CAMBRIDGE, Mass., Nov. 30, 2020 (GLOBE NEWSWIRE) -- Agios Pharmaceuticals, Inc. (NASDAQ:AGIO), a leader in the field of cellular metabolism to treat cancer and rare genetic diseases, today announced the launch of Anemia ID, a program providing no-cost genetic testing for patients with suspected hereditary anemias. The next-generation sequencing panel consists of more than 50 genes and disorders that are known to cause hereditary anemias, including pyruvate kinase deficiency. Patients with hereditary anemia can face a difficult path to a proper diagnosis, and access to comprehensive diagnostic testing is a common barrier to diagnosis.
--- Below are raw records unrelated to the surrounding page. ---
**config.mk**
```make
export PLATFORM = sky130hd
export DESIGN_NAME = noc_switch_allocator_top
export DESIGN_NICKNAME = d
export VERILOG_FILES = /design/src/hdl/noc_arb_pkg.sv /design/src/hdl/input_route_unit.sv /design/src/hdl/output_rr_allocator.sv /design/src/hdl/switch_crossbar.sv /design/src/hdl/noc_switch_allocator_top.sv
export SDC_FILE = /design/constraint.sdc
export NUM_CORES = 1
export LEC_CHECK = 0
export ABC_AREA = 1
export BUFFER_PORTS_ARGS = -buffer_cell sky130_fd_sc_hd__buf_4
export CAP_MARGIN = 40
export CORE_MARGIN = 1
export CORE_UTILIZATION = 35
export DETAILED_ROUTE_END_ITERATION = 8
export GPL_TIMING_DRIVEN = 0
export PLACE_DENSITY_LB_ADDON = 0.3
export SLEW_MARGIN = 10
export SYNTH_ARGS = -nofsm -noshare
export SYNTH_HDL_FRONTEND = slang
export SYNTH_SLANG_ARGS = --single-unit
export TNS_END_PERCENT = 10
```
**constraint.sdc**
```tcl
create_clock -name clk -period 4.4 [get_ports clk]
set_input_delay 0.88 -clock clk [delete_from_list [all_inputs] [get_ports clk]]
set_output_delay 0.88 -clock clk [all_outputs]
set_load 0.1 [all_outputs]
```
**src/hdl/noc_arb_pkg.sv**
```systemverilog
// Shared definitions for the five-port NoC switch allocator: port and flit encodings, request and grant records.
`default_nettype none

package noc_arb_pkg;

	localparam int NUM_PORTS   = 5;             // N, S, W, E and local.
	localparam int COORD_W     = 4;             // Width of one mesh coordinate.
	localparam int FLIT_DATA_W = 16;            // Payload width of one flit.

	// Where YX routing finds the coordinates.
	localparam int POS_W      = 2 * COORD_W;    // Router position, y above x.
	localparam int DEST_X_LSB = 0;              // Destination x in a head flit.
	localparam int DEST_Y_LSB = COORD_W;        // Destination y sits right above x.

	// Port index doubles as the route direction.
	typedef enum logic [2:0] {
		PORT_N = 3'd0,
		PORT_S = 3'd1,
		PORT_W = 3'd2,
		PORT_E = 3'd3,
		PORT_L = 3'd4
	} port_dir_e;

	typedef enum logic [1:0] {
		FLIT_HEAD = 2'd0,
		FLIT_BODY = 2'd1,
		FLIT_TAIL = 2'd2
	} flit_kind_e;

	typedef struct packed {
		flit_kind_e             kind;
		logic [FLIT_DATA_W-1:0] data;           // Head flit carries {y, x} in the low byte.
	} flit_t;

	// Route request from one input, seen by every output.
	typedef struct packed {
		logic      valid;                       // A next hop is latched.
		port_dir_e dir;                         // Output this packet wants.
		logic      last;                        // Next read pops the final flit.
	} route_req_t;

	// Ownership of one output.
	typedef struct packed {
		logic      active;                      // Output is held by a packet.
		port_dir_e src;                         // Input that owns it.
	} grant_t;

endpackage

`default_nettype wire

```
**src/hdl/input_route_unit.sv**
```systemverilog
// Input route unit: YX route decode of the head flit, next-hop register and packet flit tracker.
`default_nettype none

module input_route_unit #(
	parameter int PKT_FLITS = 4
) (
	input  logic                            clk,
	input  logic                            rst_n_i,
	input  logic [noc_arb_pkg::POS_W-1:0]   yx_pos_i,
	input  noc_arb_pkg::flit_t              ib_flit_i,
	input  logic                            ib_empty_i,
	input  logic                            ib_read_i,
	output noc_arb_pkg::route_req_t         req_o
);

	import noc_arb_pkg::*;

	localparam int CNT_W = (PKT_FLITS > 2) ? $clog2(PKT_FLITS) : 1;

	logic [COORD_W-1:0] dest_x;
	logic [COORD_W-1:0] dest_y;
	logic [COORD_W-1:0] pos_x;
	logic [COORD_W-1:0] pos_y;
	port_dir_e          route_dir;
	port_dir_e          next_hop_q;
	logic               in_flight_q;
	logic [CNT_W-1:0]   flit_cnt_q;
	logic               load_hop;
	logic               last_flit;

	assign dest_x = ib_flit_i.data[DEST_X_LSB +: COORD_W];
	assign dest_y = ib_flit_i.data[DEST_Y_LSB +: COORD_W];
	assign pos_x  = yx_pos_i[DEST_X_LSB +: COORD_W];
	assign pos_y  = yx_pos_i[DEST_Y_LSB +: COORD_W];

	// Dimension order routing: settle y first, then x.
	always_comb begin
		if (dest_y > pos_y) begin
			route_dir = PORT_N;
		end else if (dest_y < pos_y) begin
			route_dir = PORT_S;
		end else if (dest_x > pos_x) begin
			route_dir = PORT_E;
		end else if (dest_x < pos_x) begin
			route_dir = PORT_W;
		end else begin
			route_dir = PORT_L;                     // Packet has arrived.
		end
	end

	// Only a head flit at the front of an idle input opens a packet.
	assign load_hop  = !ib_empty_i && !in_flight_q && (ib_flit_i.kind == FLIT_HEAD);
	assign last_flit = in_flight_q && (flit_cnt_q == CNT_W'(PKT_FLITS - 1));

	always_ff @(posedge clk) begin
		if (load_hop) begin
			next_hop_q <= route_dir;                // Held for the whole packet.
		end
	end

	// Packet tracker counts reads until the tail leaves.
	always_ff @(posedge clk) begin
		if (!rst_n_i) begin
			in_flight_q <= 1'b0;
			flit_cnt_q  <= '0;
		end else if (load_hop) begin
			in_flight_q <= 1'b1;
			flit_cnt_q  <= '0;
		end else if (in_flight_q && ib_read_i) begin
			if (last_flit) begin
				in_flight_q <= 1'b0;                // Tail read, back to idle.
				flit_cnt_q  <= '0;
			end else begin
				flit_cnt_q <= flit_cnt_q + 1'b1;
			end
		end
	end

	assign req_o.valid = in_flight_q;
	assign req_o.dir   = next_hop_q;
	assign req_o.last  = last_flit;

endmodule

`default_nettype wire

```
**src/hdl/output_rr_allocator.sv**
```systemverilog
// Output allocator: round-robin grant held for a whole packet, gated by a downstream credit counter.
`default_nettype none

module output_rr_allocator #(
	parameter int BUF_DEPTH = 4,
	parameter int OUT_PORT  = 0
) (
	input  logic                                clk,
	input  logic                                rst_n_i,
	input  noc_arb_pkg::route_req_t             req_i [noc_arb_pkg::NUM_PORTS],
	input  logic [noc_arb_pkg::NUM_PORTS-1:0]   ib_empty_i,
	input  logic                                credit_i,
	output noc_arb_pkg::grant_t                 grant_o,
	output logic                                go_o
);

	import noc_arb_pkg::*;

	localparam int CRED_W = $clog2(BUF_DEPTH + 1);

	typedef enum logic {
		ALLOC_IDLE,
		ALLOC_BUSY
	} alloc_state_e;

	alloc_state_e           state_q;
	port_dir_e              ptr_q;
	port_dir_e              src_q;
	port_dir_e              winner;
	logic [CRED_W-1:0]      credit_q;
	logic [NUM_PORTS-1:0]   req_vec;
	logic                   req_any;
	logic                   pkt_done;

	// Step one place around the ring N, S, W, E, L.
	function automatic port_dir_e ring_next(input port_dir_e p);
		port_dir_e n;
		if (p == PORT_L) begin
			n = PORT_N;
		end else begin
			n = port_dir_e'(p + 3'd1);
		end
		return n;
	endfunction

	// Inputs asking for this output. A port never routes back to itself.
	always_comb begin
		for (int i = 0; i < NUM_PORTS; i++) begin
			req_vec[i] = req_i[i].valid
				&& (req_i[i].dir == port_dir_e'(OUT_PORT))
				&& (i != OUT_PORT);
		end
	end

	// First requester at or after the pointer wins.
	always_comb begin
		int idx;
		req_any = 1'b0;
		winner  = PORT_N;
		for (int k = 0; k < NUM_PORTS; k++) begin
			idx = int'(ptr_q) + k;
			if (idx >= NUM_PORTS) begin
				idx = idx - NUM_PORTS;
			end
			if (!req_any && req_vec[idx]) begin
				req_any = 1'b1;
				winner  = port_dir_e'(idx);
			end
		end
	end

	// A flit moves only with an owner, data in its buffer and a free slot downstream.
	assign go_o     = (state_q == ALLOC_BUSY) && !ib_empty_i[src_q] && (credit_q != '0);
	assign pkt_done = go_o && req_i[src_q].last;

	always_ff @(posedge clk) begin
		if (!rst_n_i) begin
			state_q <= ALLOC_IDLE;
			ptr_q   <= PORT_N;
			src_q   <= PORT_N;
		end else begin
			case (state_q)
				ALLOC_IDLE: begin
					if (req_any) begin
						state_q <= ALLOC_BUSY;
						src_q   <= winner;
					end
				end
				ALLOC_BUSY: begin
					if (pkt_done) begin
						state_q <= ALLOC_IDLE;
						ptr_q   <= ring_next(src_q);    // Winner drops to lowest priority.
					end
				end
				default: state_q <= ALLOC_IDLE;
			endcase
		end
	end

	// One slot used per flit sent, one returned per credit pulse.
	always_ff @(posedge clk) begin
		if (!rst_n_i) begin
			credit_q <= CRED_W'(BUF_DEPTH);
		end else begin
			case ({go_o, credit_i})
				2'b10:   credit_q <= credit_q - 1'b1;
				2'b01:   credit_q <= credit_q + 1'b1;
				default: credit_q <= credit_q;      // Both or neither leave the count alone.
			endcase
		end
	end

	assign grant_o.active = (state_q == ALLOC_BUSY);
	assign grant_o.src    = src_q;

endmodule

`default_nettype wire

```
**src/hdl/switch_crossbar.sv**
```systemverilog
// Switch crossbar: input buffer read strobes and registered output flit selection.
`default_nettype none

module switch_crossbar (
	input  logic                                clk,
	input  logic                                rst_n_i,
	input  noc_arb_pkg::flit_t                  ib_flit_i [noc_arb_pkg::NUM_PORTS],
	input  noc_arb_pkg::grant_t                 grant_i [noc_arb_pkg::NUM_PORTS],
	input  logic [noc_arb_pkg::NUM_PORTS-1:0]   go_i,
	output logic [noc_arb_pkg::NUM_PORTS-1:0]   ib_read_o,
	output noc_arb_pkg::flit_t                  out_flit_o [noc_arb_pkg::NUM_PORTS],
	output logic [noc_arb_pkg::NUM_PORTS-1:0]   out_valid_o
);

	import noc_arb_pkg::*;

	// An input is popped when any output it owns moves a flit.
	always_comb begin
		ib_read_o = '0;
		for (int i = 0; i < NUM_PORTS; i++) begin
			for (int o = 0; o < NUM_PORTS; o++) begin
				if (grant_i[o].active && (grant_i[o].src == port_dir_e'(i)) && go_i[o]) begin
					ib_read_o[i] = 1'b1;
				end
			end
		end
	end

	// Flit data only changes when a flit is sent.
	always_ff @(posedge clk) begin
		for (int o = 0; o < NUM_PORTS; o++) begin
			if (go_i[o]) begin
				out_flit_o[o] <= ib_flit_i[grant_i[o].src];
			end
		end
	end

	always_ff @(posedge clk) begin
		if (!rst_n_i) begin
			out_valid_o <= '0;
		end else begin
			out_valid_o <= go_i;                // One cycle after the read.
		end
	end

endmodule

`default_nettype wire

```
**src/hdl/noc_switch_allocator_top.sv**
```systemverilog
// Five-port mesh router switch allocator: route decode, per-output arbitration and crossbar.
`default_nettype none

module noc_switch_allocator_top #(
	parameter int PKT_FLITS = 4,
	parameter int BUF_DEPTH = 4
) (
	input  logic                                clk,
	input  logic                                rst_n_i,
	input  logic [noc_arb_pkg::POS_W-1:0]       yx_pos_i,
	input  noc_arb_pkg::flit_t                  ib_flit_i [noc_arb_pkg::NUM_PORTS],
	input  logic [noc_arb_pkg::NUM_PORTS-1:0]   ib_empty_i,
	output logic [noc_arb_pkg::NUM_PORTS-1:0]   ib_read_o,
	input  logic [noc_arb_pkg::NUM_PORTS-1:0]   credit_i,
	output noc_arb_pkg::flit_t                  out_flit_o [noc_arb_pkg::NUM_PORTS],
	output logic [noc_arb_pkg::NUM_PORTS-1:0]   out_valid_o
);

	import noc_arb_pkg::*;

	route_req_t             route_req [NUM_PORTS];  // Indexed by input.
	grant_t                 grant [NUM_PORTS];      // Indexed by output.
	logic [NUM_PORTS-1:0]   go;                     // Indexed by output.

	for (genvar p = 0; p < NUM_PORTS; p++) begin : g_port

		input_route_unit #(
			.PKT_FLITS (PKT_FLITS)
		) input_route_unit_inst (
			.clk        (clk),
			.rst_n_i    (rst_n_i),
			.yx_pos_i   (yx_pos_i),
			.ib_flit_i  (ib_flit_i[p]),
			.ib_empty_i (ib_empty_i[p]),
			.ib_read_i  (ib_read_o[p]),         // Each pop advances the tracker.
			.req_o      (route_req[p])
		);

		// Every allocator sees every request.
		output_rr_allocator #(
			.BUF_DEPTH (BUF_DEPTH),
			.OUT_PORT  (p)
		) output_rr_allocator_inst (
			.clk        (clk),
			.rst_n_i    (rst_n_i),
			.req_i      (route_req),
			.ib_empty_i (ib_empty_i),
			.credit_i   (credit_i[p]),
			.grant_o    (grant[p]),
			.go_o       (go[p])
		);

	end

	switch_crossbar switch_crossbar_inst (
		.clk         (clk),
		.rst_n_i     (rst_n_i),
		.ib_flit_i   (ib_flit_i),
		.grant_i     (grant),
		.go_i        (go),
		.ib_read_o   (ib_read_o),
		.out_flit_o  (out_flit_o),
		.out_valid_o (out_valid_o)
	);

endmodule

`default_nettype wire

```
==> results of run 1 <==
==> through the flow <==
step                      setup TNS [ns]  hold WS (ns)  util (%)
after global placement            -5.029        0.4524     40.91
final                                  0        0.4724     42.53
after global routing                   0        0.4973     42.52
after CTS                              0        0.4700     42.46
after floorplan                        0        0.4406         -
after detailed placement               0        0.4600     41.12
Receiving an accurate diagnosis enables patients and their physicians to better understand their condition and informs disease management decisions.
“Differentiating among hereditary anemias is extremely challenging, given the wide range of disorders and unspecified or overlapping phenotypes. Having a specific diagnosis is extremely helpful, allowing us to tailor the treatment and management approach to the particular anemia,” said Dr. Geetha Puthenveetil, a pediatric hematologist at Children’s Hospital of Orange County. “Genetic testing, such as the Anemia ID program, is one of the most useful tools we can employ when treating patients with hereditary anemias. Using a simple saliva or blood sample, Anemia ID offers a non-invasive, convenient and no-cost path to diagnosis.”
“We launched the Anemia ID program as a result of our continuing commitment to the hematology communities we serve,” said Jackie Fouse, Ph.D., chief executive officer of Agios. “Anemia ID enables patients and physicians in the hereditary anemia community to receive a no-cost, rapid diagnosis, with the goal of enabling more informed decisions that may mitigate disease impact on quality of life and open up new treatment opportunities for patients.”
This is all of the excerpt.